Consider load shedding—briefly a joke, now a chronic ulcer on national time. We can rage on Twitter or we can organise street‑by‑street solar co‑ops, turning candle misery into micro‑grid resilience. When a councillor parks a luxury SUV outside a crumbling clinic, we can meme the hypocrisy or crowd‑fund pressure gauges for the maternity ward’s oxygen supply.

Ubuntu’s darker twin is ubuvila—slothful indifference. Compassion without accountability curdles into charity cosplay. Accountability without compassion mutates into punitive purism. The ladle must circulate—grease the hand if you must, but pass it on.

7 · Practical Acts of Micro‑Ubuntu (Calories Included)

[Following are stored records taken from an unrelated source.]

==> src/logic/mic_pkg.sv <==
// Package of constants and types for the interrupt controller
package mic_pkg;
  // Register indices; the byte address is four times the index
  localparam logic [7:0] MIC_IDX_IRQ_CONTROL   = 8'h0b;
  localparam logic [7:0] MIC_IDX_PERIPH_FLAGS  = 8'h0c;
  localparam logic [7:0] MIC_IDX_PERIPH_ENA    = 8'h8c;
  localparam logic [7:0] MIC_IDX_OPTION        = 8'h81;
  localparam logic [7:0] MIC_IDX_CORE_STATUS   = 8'h90;
  localparam logic [9:0] MIC_ADDR_IRQ_CONTROL  = {MIC_IDX_IRQ_CONTROL, 2'b00};
  localparam logic [9:0] MIC_ADDR_PERIPH_FLAGS = {MIC_IDX_PERIPH_FLAGS, 2'b00};
  localparam logic [9:0] MIC_ADDR_PERIPH_ENA   = {MIC_IDX_PERIPH_ENA, 2'b00};
  localparam logic [9:0] MIC_ADDR_OPTION       = {MIC_IDX_OPTION, 2'b00};
  localparam logic [9:0] MIC_ADDR_CORE_STATUS  = {MIC_IDX_CORE_STATUS, 2'b00};
  // Field positions of the control register, the peripheral registers (CMP) and the option register (EDGE)
  localparam int MIC_BIT_GLOBAL_EN = 7;
  localparam int MIC_BIT_PERIPH_EN = 6;
  localparam int MIC_BIT_TIE   = 5;
  localparam int MIC_BIT_EIE   = 4;
  localparam int MIC_BIT_PCIE  = 3;
  localparam int MIC_BIT_TOF   = 2;
  localparam int MIC_BIT_EF    = 1;
  localparam int MIC_BIT_PCF   = 0;
  localparam int MIC_BIT_CMP   = 6;
  localparam int MIC_BIT_EDGE  = 6;
  // Reset values and the fixed vector
  localparam logic [7:0] MIC_RST_IRQ_CONTROL = 8'h00;
  localparam logic [7:0] MIC_RST_PERIPH      = 8'h00;
  localparam logic [7:0] MIC_RST_OPTION      = 8'hff;
  localparam logic [12:0] MIC_VECTOR         = 13'h0004;
  // Latency in instruction cycles and quarter phases per cycle
  localparam int MIC_SYNC_LATENCY_TCY = 3;
  localparam logic [1:0] MIC_PHASE_Q1 = 2'h0;
  localparam logic [1:0] MIC_PHASE_Q4 = 2'h3;
  localparam logic [1:0] MIC_LAT_CNT  = 2'(MIC_SYNC_LATENCY_TCY - 1);

  // Raw events arriving from the sources during one clock
  typedef struct packed {
    logic       timer_rollover;
    logic       comparator_event;
    logic [3:0] upper_port_pins;
    logic       external_irq_pin;
  } mic_src_t;

  // Core handshake strobes
  typedef struct packed {
    logic       return_from_interrupt;
    logic       global_en_clear;
    logic       sleeping;
    logic       port_read_q2;
  } mic_core_t;

  typedef enum logic [1:0] {MIC_IDLE, MIC_WAIT, MIC_NOP} mic_state_t;
endpackage : mic_pkg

  1. Adopt a Kilometre – Greet every security guard, hawker, and cleaner by name for 30 days. 
  2. Pass the Salt Online – Rewrite your hottest rebuttal as a sincere question before posting. 
  3. Kitchen‑Chair Amnesty – Host supper where each guest brings a grievance with another guest; eat first, talk second. 
  4. Library Receipt Roulette – Tuck an encouraging note inside a returned library book. 
  5. Civic Cooling‑Off Period – Wait 48 hours before deciding you’re outraged. 
  6. Electric‑Fence Fika – Once a month, invite the neighbour whose dog keeps you awake to coffee over the wall. 
  7. Queue DJ – Create a shared playlist via Bluetooth speaker while everyone waits at Licensing. Democracy is easier in 4/4 time. 
  8. Mentor in the Dark – Offer load‑shedding study sessions lit by rechargeable lanterns at the local hall. 
  9. Grocery‑Basket Swap – Switch shopping lists with a friend from another culture and cook each other’s supper. 
  10. Two‑Month Mercy Challenge – Practise a cooling‑off period in personal conflict: no final words, no ultimatums, for sixty days. If Ubuntu House can hold a baby that long, you can hold your fury.

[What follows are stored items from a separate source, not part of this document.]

$ cat config.mk
export PLATFORM = sky130hd
export DESIGN_NAME = swt_top
export DESIGN_NICKNAME = d
export VERILOG_FILES = /design/src/design/swt_timer.v /design/src/design/swt_top.v
export VERILOG_INCLUDE_DIRS = /design/src /design/src/inc
export SDC_FILE = /design/constraint.sdc
export NUM_CORES = 2
export LEC_CHECK = 0
export BUFFER_PORTS_ARGS = -buffer_cell sky130_fd_sc_hd__buf_2
export CORE_MARGIN = 3
export CORE_UTILIZATION = 45
export CTS_CLUSTER_DIAMETER = 40
export DETAILED_ROUTE_END_ITERATION = 12
export GPL_TIMING_DRIVEN = 0
export PLACE_DENSITY = 0.62
export SETUP_SLACK_MARGIN = 0.5
export SLEW_MARGIN = 25
export SYNTH_ARGS = -nofsm -noshare
export SYNTH_HDL_FRONTEND = slang
export SYNTH_SLANG_ARGS = --single-unit
export TNS_END_PERCENT = 5
$ cat constraint.sdc
create_clock -name CLOCK -period 13.5 [get_ports CLOCK]
set_input_delay 0 -clock CLOCK [delete_from_list [all_inputs] [get_ports CLOCK]]
set_output_delay 0 -clock CLOCK [all_outputs]
set_load 0.05 [all_outputs]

8 · Conclusion — Leaving the House, Extending the Table

As dusk melted across Goodwood, Zola pressed her forehead against Ubuntu House’s gate.

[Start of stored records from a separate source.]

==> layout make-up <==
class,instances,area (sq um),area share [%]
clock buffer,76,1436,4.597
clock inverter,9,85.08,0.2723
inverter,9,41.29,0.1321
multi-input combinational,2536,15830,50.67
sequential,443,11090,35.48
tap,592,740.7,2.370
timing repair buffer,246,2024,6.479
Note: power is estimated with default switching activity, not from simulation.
## config.mk

```make
export PLATFORM = sky130hd
export DESIGN_NAME = cdac_i2c_slave
export DESIGN_NICKNAME = d
export VERILOG_FILES = /design/src/rtl/cdac_i2c_slave.v
export VERILOG_INCLUDE_DIRS = /design/src /design/src/rtl
export SDC_FILE = /design/constraint.sdc
export NUM_CORES = 1
export LEC_CHECK = 0
export ABC_AREA = 1
export ABC_CLOCK_PERIOD_IN_PS = 2050
export BUFFER_PORTS_ARGS = -buffer_cell sky130_fd_sc_hd__buf_4
export CAP_MARGIN = 25
export CORE_ASPECT_RATIO = 0.7
export CORE_MARGIN = 4
export CORE_UTILIZATION = 58
export CTS_CLUSTER_DIAMETER = 200
export DETAILED_ROUTE_END_ITERATION = 10
export GPL_ROUTABILITY_DRIVEN = 0
export PLACE_DENSITY = 0.79
export SLEW_MARGIN = 10
export SYNTH_ARGS = -nofsm -noshare
export SYNTH_HDL_FRONTEND = slang
export SYNTH_SLANG_ARGS = --single-unit
export TNS_END_PERCENT = 100
```

## constraint.sdc

```tcl
create_clock -name ref_clk -period 2.05 [get_ports ref_clk]
set_clock_uncertainty 0.15 [all_clocks]
set_input_delay 0 -clock ref_clk [delete_from_list [all_inputs] [get_ports ref_clk]]
set_output_delay 0 -clock ref_clk [all_outputs]
set_load 0.02 [all_outputs]
```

“Did I cry a lot here?” she asked.
“No,” Auntie Nomsa smiled. “You slept, you ate, and every time we picked you up, you looked.”

Looked—present continuous tense. Zola is still looking, scanning horizons for blank pages she will someday fill. So, too, is South Africa. Our village house is vast; its rooms echo with unfinished sentences; its long table stretches beyond the throw of any single candle.

When we finally drove away, Zola waved through the rear window. I realised she wasn’t saying goodbye; she was resetting the horizon line between who she has been and who she might still become.

If a child’s first home can teach patience to legal systems, courage to birth‑mothers, and endurance to strangers who may never again see her face, imagine what a country of sixty‑two million could teach itself—if we sat down, passed the ladle, and tasted the stew before criticising the menu.

Let the tears come—of sadness for what’s broken, of joy for what still breathes. Then wipe them away with the corner of a neighbour’s serviette. Hope survives exactly there: in the messy, generous moment where my humanity needs yours to taste like anything at all.